## [The data]

----------------

### config.mk
export PLATFORM = sky130hd
export DESIGN_NAME = dds_control_profiles
export DESIGN_NICKNAME = d
export VERILOG_FILES = /design/src/dds_control_pkg.sv /design/src/dds_control_profiles.sv /design/src/pin_sync.sv
export VERILOG_INCLUDE_DIRS = /design/src /design/src/src
export SDC_FILE = /design/constraint.sdc
export NUM_CORES = 2
export LEC_CHECK = 0
export BUFFER_PORTS_ARGS = -buffer_cell sky130_fd_sc_hd__buf_2
export CAP_MARGIN = 40
export CORE_MARGIN = 3
export CORE_UTILIZATION = 24
export DETAILED_ROUTE_END_ITERATION = 10
export PLACE_DENSITY = 0.46
export REMOVE_ABC_BUFFERS = 1
export SLEW_MARGIN = 20
export SYNTH_ARGS = -nofsm -noshare
export SYNTH_HDL_FRONTEND = slang
export SYNTH_SLANG_ARGS = --single-unit
### constraint.sdc
create_clock -name ref_clk_in -period 4.6 [get_ports ref_clk_in]
set_input_delay 0.69 -clock ref_clk_in [delete_from_list [all_inputs] [get_ports ref_clk_in]]
set_output_delay 0.69 -clock ref_clk_in [all_outputs]
set_load 0.03 [all_outputs]
### src/dds_control_map.svh
// Register byte map, field positions, reset values and timing counts of the DDS control block
`ifndef DDS_CONTROL_MAP_SVH
`define DDS_CONTROL_MAP_SVH

// ------------------------------------------------------------
// Byte addresses (lowest address holds the least significant byte)
// ------------------------------------------------------------
`define DDS_ADDR_CFR       6'h00
`define DDS_ADDR_STEP      6'h04
`define DDS_ADDR_RAMP      6'h08
`define DDS_PROF_BASE      10
`define DDS_PROF_STRIDE    6
`define DDS_PROF_POW_OFS   4
`define DDS_LAST_ADDR      6'h21

// ------------------------------------------------------------
// Control function register fields
// ------------------------------------------------------------
`define CFR_SWEEP_EN       15
`define CFR_SINE_SEL       14
`define CFR_CP_OFFSET      13
`define CFR_REF_DIV_HI     12
`define CFR_REF_DIV_LO     11
`define CFR_CP_POLARITY    10
`define CFR_FB_DIV_HI      9
`define CFR_FB_DIV_LO      8
`define CFR_DIV2_DISABLE   6
`define CFR_SYNC_DISABLE   5
`define CFR_PD_MIXER       4
`define CFR_PD_CP          3
`define CFR_PD_CORE        2
`define CFR_SDIO_IN_ONLY   1
`define CFR_LSB_FIRST      0

// ------------------------------------------------------------
// Reset values and constants
// ------------------------------------------------------------
`define DDS_CFR_RST        32'h0000_0018
`define DDS_QUARTER_TURN   14'h1000
`define DDS_SYNC_HALF      2
`define DDS_HOP_MIN_CYCLES 16
`define DDS_PIN_RST        23'h02_C000

`endif

### src/dds_control_pkg.sv
// Types shared by the DDS control block
package dds_control_pkg;
  typedef enum logic {SER_INSTR, SER_DATA} ser_state_e;
  typedef logic [7:0] byte_t;
  typedef logic [1:0] profile_t;
endpackage

### src/dds_control_profiles.sv
// DDS control register file, serial/parallel port, profiles and phase datapath
`include "dds_control_map.svh"
`timescale 1ns/1ps
`default_nettype none
module dds_control_profiles
  import dds_control_pkg::*;
#(
  parameter int SYNC_HALF = `DDS_SYNC_HALF
) (
  input  wire logic        ref_clk_in,
  input  wire logic        arst_n_in,
  input  wire logic        io_serial_mode_in,
  input  wire logic [5:0]  par_addr_in,
  input  wire logic [7:0]  par_data_in,
  input  wire logic        par_wr_n_in,
  input  wire logic        par_rd_n_in,
  output logic      [7:0]  par_data_out,
  output logic             par_data_oe_out,
  input  wire logic        ser_clk_in,
  input  wire logic        ser_cs_n_in,
  input  wire logic        sdio_in,
  output logic             sdio_out,
  output logic             sdio_oe_out,
  output logic             sdo_out,
  input  wire logic        profile_sel_low_in,
  input  wire logic        profile_sel_high_in,
  input  wire logic        freq_update_strobe_in,
  output logic             sync_out_clock_out,
  output logic             sync_out_clock_oe_out,
  output logic      [13:0] conv_phase_out,
  output logic      [1:0]  active_profile_out,
  output logic             cp_offset_out,
  output logic             cp_polarity_out,
  output logic      [2:0]  ref_div_ratio_out,
  output logic      [2:0]  fb_div_ratio_out,
  output logic             ref_div2_en_out,
  output logic             mixer_pd_out,
  output logic             cp_pd_out,
  output logic             core_pd_out,
  output logic             full_sleep_out
);
  localparam logic [31:0] CFR_RST = `DDS_CFR_RST;
  localparam int          NREG    = int'(`DDS_LAST_ADDR) + 1;

  // ------------------------------------------------------------
  // Pin synchronisation
  // ------------------------------------------------------------
  logic [22:0] pins;
  logic [22:0] pins_d;

  pin_sync #(.WIDTH(23), .RST_VAL(`DDS_PIN_RST)) u_sync (
    .ref_clk_in (ref_clk_in),
    .arst_n_in  (arst_n_in),
    .pins_in    ({io_serial_mode_in, freq_update_strobe_in, profile_sel_high_in,
                  profile_sel_low_in, sdio_in, ser_cs_n_in, ser_clk_in,
                  par_rd_n_in, par_wr_n_in, par_data_in, par_addr_in}),
    .pins_out   (pins)
  );

  logic [5:0] s_addr;
  logic [7:0] s_data;
  logic       s_wr_n, s_rd_n, s_sclk, s_cs_n, s_sdi, s_serial, s_fud;
  profile_t   s_psel;

  assign s_addr   = pins[5:0];
  assign s_data   = pins[13:6];
  assign s_wr_n   = pins[14];
  assign s_rd_n   = pins[15];
  assign s_sclk   = pins[16];
  assign s_cs_n   = pins[17];
  assign s_sdi    = pins[18];
  assign s_psel   = {pins[20], pins[19]};
  assign s_fud    = pins[21];
  assign s_serial = pins[22];

  // ------------------------------------------------------------
  // Register bytes and field views
  // ------------------------------------------------------------
  byte_t        regs      [NREG];
  byte_t        next_regs [NREG];
  logic [31:0]  control_function_reg, step_word, prof_ftw [4];
  logic [15:0]  ramp_word;
  logic [13:0]  prof_pow [4];

  assign control_function_reg       = {regs[3], regs[2], regs[1], regs[0]};
  assign step_word = {regs[7], regs[6], regs[5], regs[4]};
  assign ramp_word = {regs[9], regs[8]};

  // Each profile owns a tuning word and a 14-bit offset
  for (genvar p = 0; p < 4; p++) begin : g_prof
    localparam int B = `DDS_PROF_BASE + p * `DDS_PROF_STRIDE;
    localparam int O = B + `DDS_PROF_POW_OFS;
    assign prof_ftw[p] = {regs[B+3], regs[B+2], regs[B+1], regs[B]};
    assign prof_pow[p] = {regs[O+1][5:0], regs[O]};
  end

  function automatic byte_t read_byte(input logic [5:0] a);
    read_byte = (a <= `DDS_LAST_ADDR) ? regs[a] : 8'h00;
  endfunction

  // ------------------------------------------------------------
  // Serial port
  // ------------------------------------------------------------
  ser_state_e ser_state, next_ser_state;
  logic [2:0] ser_cnt, next_ser_cnt;
  logic [7:0] ser_sh, next_ser_sh, ser_obyte, next_ser_obyte;
  logic [5:0] ser_addr, next_ser_addr;
  logic       ser_rw, next_ser_rw, ser_obit, next_ser_obit;
  logic       ser_wr;
  logic [7:0] ser_wdata;
  logic       lsb_first, sclk_rise, sclk_fall;

  assign lsb_first = control_function_reg[`CFR_LSB_FIRST];
  assign sclk_rise = s_sclk & ~pins_d[16];
  assign sclk_fall = ~s_sclk & pins_d[16];

  // Instruction byte then data bytes, address stepping per byte
  always_comb begin
    next_ser_state = ser_state;
    next_ser_cnt   = ser_cnt;
    next_ser_sh    = ser_sh;
    next_ser_obyte = ser_obyte;
    next_ser_addr  = ser_addr;
    next_ser_rw    = ser_rw;
    next_ser_obit  = ser_obit;
    ser_wr         = 1'b0;
    ser_wdata      = 8'h00;
    if (!s_serial || s_cs_n) begin
      next_ser_state = SER_INSTR;
      next_ser_cnt   = 3'h0;
    end else if (sclk_rise) begin
      next_ser_sh  = lsb_first ? {s_sdi, ser_sh[7:1]} : {ser_sh[6:0], s_sdi};
      next_ser_cnt = ser_cnt + 3'h1;
      if (ser_cnt == 3'h7) begin
        case (ser_state)
          SER_INSTR: begin
            next_ser_rw    = next_ser_sh[7];
            next_ser_addr  = next_ser_sh[5:0];
            next_ser_obyte = read_byte(next_ser_sh[5:0]);
            next_ser_state = SER_DATA;
          end
          SER_DATA: begin
            ser_wr         = ~ser_rw;
            ser_wdata      = next_ser_sh;
            next_ser_addr  = ser_addr + 6'h01;
            next_ser_obyte = read_byte(ser_addr + 6'h01);
          end
          default: next_ser_state = SER_INSTR;
        endcase
      end
    end else if (sclk_fall && ser_state == SER_DATA) begin
      next_ser_obit = lsb_first ? ser_obyte[ser_cnt] : ser_obyte[3'h7 - ser_cnt];
    end
  end

  always_ff @(posedge ref_clk_in or negedge arst_n_in) begin
    if (!arst_n_in) begin
      ser_state <= SER_INSTR;
      ser_cnt   <= 3'h0;
      ser_sh    <= 8'h00;
      ser_obyte <= 8'h00;
      ser_addr  <= 6'h00;
      ser_rw    <= 1'b0;
      ser_obit  <= 1'b0;
    end else begin
      ser_state <= next_ser_state;
      ser_cnt   <= next_ser_cnt;
      ser_sh    <= next_ser_sh;
      ser_obyte <= next_ser_obyte;
      ser_addr  <= next_ser_addr;
      ser_rw    <= next_ser_rw;
      ser_obit  <= next_ser_obit;
    end
  end

  // ------------------------------------------------------------
  // Register writes from the selected port
  // ------------------------------------------------------------
  logic       par_wr;
  logic       wr_en;
  logic [5:0] wr_addr;
  logic [7:0] wr_data;

  assign par_wr  = ~s_serial & s_wr_n & ~pins_d[14];         // End of write pulse
  assign wr_en   = par_wr | ser_wr;
  assign wr_addr = s_serial ? ser_addr : s_addr;
  assign wr_data = s_serial ? ser_wdata : s_data;

  // Unmapped addresses swallow writes
  always_comb begin
    next_regs = regs;
    if (wr_en && wr_addr <= `DDS_LAST_ADDR) begin
      next_regs[wr_addr] = wr_data;
    end
  end

  always_ff @(posedge ref_clk_in or negedge arst_n_in) begin
    if (!arst_n_in) begin
      for (int i = 0; i < NREG; i++) begin
        regs[i] <= (i < 4) ? CFR_RST[8*(i%4) +: 8] : 8'h00;
      end
    end else begin
      regs <= next_regs;
    end
  end

  // ------------------------------------------------------------
  // Sync clock, profile select and frequency update
  // ------------------------------------------------------------
  logic [7:0] sync_cnt, next_sync_cnt;
  logic       sync_ph, next_sync_ph, sync_rise;
  profile_t   prof, next_prof;
  logic       load_words;

  // Sync clock keeps running even when the core is powered down
  always_comb begin
    next_sync_cnt = sync_cnt + 8'h01;
    next_sync_ph  = sync_ph;
    if (sync_cnt == 8'(SYNC_HALF - 1)) begin
      next_sync_cnt = 8'h00;
      next_sync_ph  = ~sync_ph;
    end
    sync_rise  = (sync_cnt == 8'(SYNC_HALF - 1)) & ~sync_ph;
    next_prof  = sync_rise ? s_psel : prof;
    load_words = (s_fud & ~pins_d[21]) | (next_prof != prof);
  end

  always_ff @(posedge ref_clk_in or negedge arst_n_in) begin
    if (!arst_n_in) begin
      sync_cnt <= 8'h00;
      sync_ph  <= 1'b0;
      prof     <= 2'h0;
      pins_d   <= `DDS_PIN_RST;
    end else begin
      sync_cnt <= next_sync_cnt;
      sync_ph  <= next_sync_ph;
      prof     <= next_prof;
      pins_d   <= pins;
    end
  end

  // ------------------------------------------------------------
  // Phase datapath
  // ------------------------------------------------------------
  logic [31:0] act_ftw, next_act_ftw, freq_acc, next_freq_acc;
  logic [31:0] phase_acc, next_phase_acc;
  logic [15:0] ramp_cnt, next_ramp_cnt;
  logic [13:0] act_pow, next_act_pow, pow_d, next_pow_d, next_conv;
  logic        sweep_en, core_pd;

  assign sweep_en = control_function_reg[`CFR_SWEEP_EN];
  assign core_pd  = control_function_reg[`CFR_PD_CORE];

  always_comb begin
    next_act_ftw   = load_words ? prof_ftw[next_prof] : act_ftw;
    next_act_pow   = load_words ? prof_pow[next_prof] : act_pow;
    next_freq_acc  = freq_acc;
    next_ramp_cnt  = ramp_cnt;
    next_phase_acc = phase_acc;
    next_pow_d     = pow_d;
    if (!core_pd) begin
      if (!sweep_en) begin
        next_freq_acc = 32'h0;
        next_ramp_cnt = ramp_word;
      end else if (ramp_cnt == 16'h0) begin
        next_ramp_cnt = ramp_word;
        next_freq_acc = freq_acc + step_word;
      end else begin
        next_ramp_cnt = ramp_cnt - 16'h1;
      end
      next_phase_acc = phase_acc + act_ftw + (sweep_en ? freq_acc : 32'h0);
      next_pow_d     = act_pow;
    end
    next_conv = phase_acc[31:18] + pow_d;
    if (control_function_reg[`CFR_SINE_SEL]) begin
      next_conv = next_conv - `DDS_QUARTER_TURN;
    end
  end

  always_ff @(posedge ref_clk_in or negedge arst_n_in) begin
    if (!arst_n_in) begin
      act_ftw        <= 32'h0;
      act_pow        <= 14'h0;
      freq_acc       <= 32'h0;
      ramp_cnt       <= 16'h0;
      phase_acc      <= 32'h0;
      pow_d          <= 14'h0;
      conv_phase_out <= 14'h0;
    end else begin
      act_ftw        <= next_act_ftw;
      act_pow        <= next_act_pow;
      freq_acc       <= next_freq_acc;
      ramp_cnt       <= next_ramp_cnt;
      phase_acc      <= next_phase_acc;
      pow_d          <= next_pow_d;
      conv_phase_out <= core_pd ? conv_phase_out : next_conv;
    end
  end

  // ------------------------------------------------------------
  // Registered control and port outputs
  // ------------------------------------------------------------
  logic [7:0] next_par_q;
  logic       next_par_oe, next_sdio_oe;
  logic [2:0] next_ref_div, next_fb_div;

  always_comb begin
    next_par_oe  = ~s_serial & ~s_rd_n;
    next_par_q   = next_par_oe ? read_byte(s_addr) : 8'h00;
    next_sdio_oe = s_serial & ~s_cs_n & ser_rw & (ser_state == SER_DATA)
                   & ~control_function_reg[`CFR_SDIO_IN_ONLY];
    next_ref_div = control_function_reg[`CFR_REF_DIV_HI] ? 3'd4 :
                   (control_function_reg[`CFR_REF_DIV_LO] ? 3'd2 : 3'd1);
    next_fb_div  = control_function_reg[`CFR_FB_DIV_HI] ? 3'd4 :
                   (control_function_reg[`CFR_FB_DIV_LO] ? 3'd2 : 3'd1);
  end

  always_ff @(posedge ref_clk_in or negedge arst_n_in) begin
    if (!arst_n_in) begin
      par_data_out          <= 8'h00;
      par_data_oe_out       <= 1'b0;
      sdio_out              <= 1'b0;
      sdio_oe_out           <= 1'b0;
      sdo_out               <= 1'b0;
      sync_out_clock_out    <= 1'b0;
      sync_out_clock_oe_out <= 1'b1;
      active_profile_out    <= 2'h0;
      cp_offset_out         <= 1'b0;
      cp_polarity_out       <= 1'b0;
      ref_div_ratio_out     <= 3'd1;
      fb_div_ratio_out      <= 3'd1;
      ref_div2_en_out       <= 1'b1;
      mixer_pd_out          <= 1'b1;
      cp_pd_out             <= 1'b1;
      core_pd_out           <= 1'b0;
      full_sleep_out        <= 1'b0;
    end else begin
      par_data_out          <= next_par_q;
      par_data_oe_out       <= next_par_oe;
      sdio_out              <= ser_obit;
      sdio_oe_out           <= next_sdio_oe;
      sdo_out               <= ser_obit;
      sync_out_clock_out    <= next_sync_ph & ~control_function_reg[`CFR_SYNC_DISABLE];
      sync_out_clock_oe_out <= ~control_function_reg[`CFR_SYNC_DISABLE];
      active_profile_out    <= prof;
      cp_offset_out         <= control_function_reg[`CFR_CP_OFFSET];
      cp_polarity_out       <= control_function_reg[`CFR_CP_POLARITY];
      ref_div_ratio_out     <= next_ref_div;
      fb_div_ratio_out      <= next_fb_div;
      ref_div2_en_out       <= ~control_function_reg[`CFR_DIV2_DISABLE];
      mixer_pd_out          <= control_function_reg[`CFR_PD_MIXER];
      cp_pd_out             <= control_function_reg[`CFR_PD_CP];
      core_pd_out           <= core_pd;
      full_sleep_out        <= &control_function_reg[`CFR_PD_MIXER:`CFR_PD_CORE];
    end
  end
endmodule
`default_nettype wire

### src/pin_sync.sv
// Two-flop synchroniser for a group of asynchronous pins
`timescale 1ns/1ps
`default_nettype none
module pin_sync #(
  parameter int          WIDTH   = 1,
  parameter logic [WIDTH-1:0] RST_VAL = '0
) (
  input  wire logic             ref_clk_in,
  input  wire logic             arst_n_in,
  input  wire logic [WIDTH-1:0] pins_in,
  output logic      [WIDTH-1:0] pins_out
);
  logic [WIDTH-1:0] meta;

  // ------------------------------------------------------------
  // Per-bit double flop; first stage feeds only the second
  // ------------------------------------------------------------
  for (genvar b = 0; b < WIDTH; b++) begin : g_bit
    always_ff @(posedge ref_clk_in or negedge arst_n_in) begin
      if (!arst_n_in) begin
        meta[b]     <= RST_VAL[b];
        pins_out[b] <= RST_VAL[b];
      end else begin
        meta[b]     <= pins_in[b];
        pins_out[b] <= meta[b];
      end
    end
  end
endmodule
`default_nettype wire

; Word-level counts from Yosys, hierarchy flattened
; Index checks and enable logic that the tools add are counted.
[totals]
ff_bits = 561
input_bits = 25
out_inout_bits = 43
elab_cells = 248
[op_classes]
add_sub_neg = 10
order_cmp = 12
eq_ne = 4
n_mux = 58
n_bitwise = 35
n_reduce_logical = 15
[ops]
columns = op, count
row1 = 272-bit bitwise mux, 1
row2 = 32-bit 2-to-1 mux, 5
row3 = 8-bit binary-select mux with 6-bit select, 3
row4 = 8-bit 2-to-1 mux, 18
row5 = 32-bit adder, 3
row6 = 32-bit binary-select mux with 2-bit select, 1
row7 = 8-bit demux with 6-bit select, 1
row8 = 14-bit 2-to-1 mux, 3
row9 = 16-bit 2-to-1 mux, 2
row10 = 14-bit binary-select mux with 2-bit select, 1
row11 = 7-bit greater-or-equal comparator (second input constant), 4
row12 = 6-bit NOT with 7-bit output, 4
row13 = 6-bit <= comparator (second input constant), 4
row14 = 16-bit zero test, 1
row15 = 1-bit NOT, 16
row16 = 8-bit case mux with 2 select lines, 1
row17 = 16-bit by 1-bit subtractor with 16-bit output (second input constant), 1
row18 = 14-bit adder, 1
row19 = 14-bit by 13-bit subtractor with 14-bit output (second input constant), 1
row20 = 1-bit AND, 12
row21 = 3-bit 2-to-1 mux, 4
row22 = 6-bit case mux with 2 select lines, 1
row23 = 1-bit 2-to-1 mux, 11
row24 = 3-bit AND reduction, 3
row25 = 22 further kinds, 32

; Longest topological paths before layout
[depth]
depth_word = 7
depth_mapped = 17
mapped_depth_nobuf = 14

; Hierarchy
; From an unflattened synthesis, not the netlist that was laid out.
[hier_totals]
cells_unflattened = 3272
hier_area_um2 = 32944.1
[by_module_without_submodules]
columns = module, instances, cells_per_inst, area_each_um2, seq_area_each_um2
row1 = dds_control_profiles, 1, 3226, 31785.5, 12423.2
row2 = pin_sync, 1, 46, 1158.6, 1158.6

; Least setup slack after synthesis
; No wires, ideal clock.
[synth_timing]
kind = register to register
from = register ser_addr[0]
to = register ser_obyte[0]
setup_ns = 0.134
t_arrival_ns = 3.985
required_time_ns = 4.466
setup_slack_ns = 0.481
path_stages_with_launch = 16
path_buffers = 7
synth_period_minus_slack_ns = 4.119
cell_sequence = dfrtp_1 -> clkbuf_1 -> clkbuf_1 -> buf_2 -> buf_1 -> inv_1 -> ha_1 -> buf_2 -> buf_2 -> clkbuf_1 -> mux4_2 -> mux4_2 -> mux2i_1 -> o22ai_1 -> a31oi_1 -> o21ai_0
[synth_between]
elab_chain_len = 7
word_cells_on_any_way = 8
classes_between = add/sub (1) / order compare (1) / mux (5) / bitwise (1)
[synth_lines]
columns = item, line
row1 = start: declaration, dds_control_profiles.sv:107  ; logic [5:0] ser_addr, next_ser_addr;
row2 = start signal: assignment, dds_control_profiles.sv:170  ; ser_addr <= next_ser_addr;
row3 = 6-bit by 1-bit adder with 6-bit output (*), dds_control_profiles.sv:146  ; next_ser_obyte = read_byte(ser_addr + 6'h01);
row4 = 6-bit NOT with 7-bit output (implied by the code), dds_control_profiles.sv:98  ; read_byte = (a <= `DDS_LAST_ADDR) ? regs[a] : 8'h00;
row5 = 8-bit binary-select mux with 6-bit select, dds_control_profiles.sv:98
row6 = 8-bit 2-to-1 mux (implied by the code) (2 in series), dds_control_profiles.sv:98
row7 = 8-bit 2-to-1 mux (*), dds_control_profiles.sv:98
row8 = 8-bit case mux with 2 select lines (*), dds_control_profiles.sv:135  ; case (ser_state)
row9 = end signal: assignment, dds_control_profiles.sv:169  ; ser_obyte <= next_ser_obyte;
row10 = end: declaration, dds_control_profiles.sv:106  ; logic [7:0] ser_sh, next_ser_sh, ser_obyte, next_ser_obyte;
; Mark *: on every way between the ends. The rest lies on a longest branch, timed or not. The select of a mux whose other input is x is not followed.
; A chain may end at the register's enable or synchronous reset.

; Final worst setup path
[layout_timing]
from = register regs (netlist bit control_function_reg[15])
to = register phase_acc[28]
[layout_between]
elab_chain_len = 2
[layout_lines]
columns = item, line
row1 = start: declaration, dds_control_profiles.sv:79  ; byte_t regs [NREG];
row2 = start signal: indexed assignment, dds_control_profiles.sv:200  ; regs[i] <= (i < 4) ? CFR_RST[8*(i%4) +: 8] : 8'h00;
row3 = start signal: assignment, dds_control_profiles.sv:203  ; regs <= next_regs;
row4 = 32-bit 2-to-1 mux, dds_control_profiles.sv:271  ; next_phase_acc = phase_acc + act_ftw + (sweep_en ? freq_acc : 32'h0);
row5 = 32-bit adder, dds_control_profiles.sv:271
row6 = end signal: assignment, dds_control_profiles.sv:294  ; phase_acc <= next_phase_acc;
row7 = end: declaration, dds_control_profiles.sv:246  ; logic [31:0] phase_acc, next_phase_acc;
; No other way between the ends.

----------------

## [Goal of the exercise]
Look through the records above and please copy every line in which the string "enable" occurs.

## [Answer box]
; Index checks and enable logic that the tools add are counted.
; A chain may end at the register's enable or synchronous reset.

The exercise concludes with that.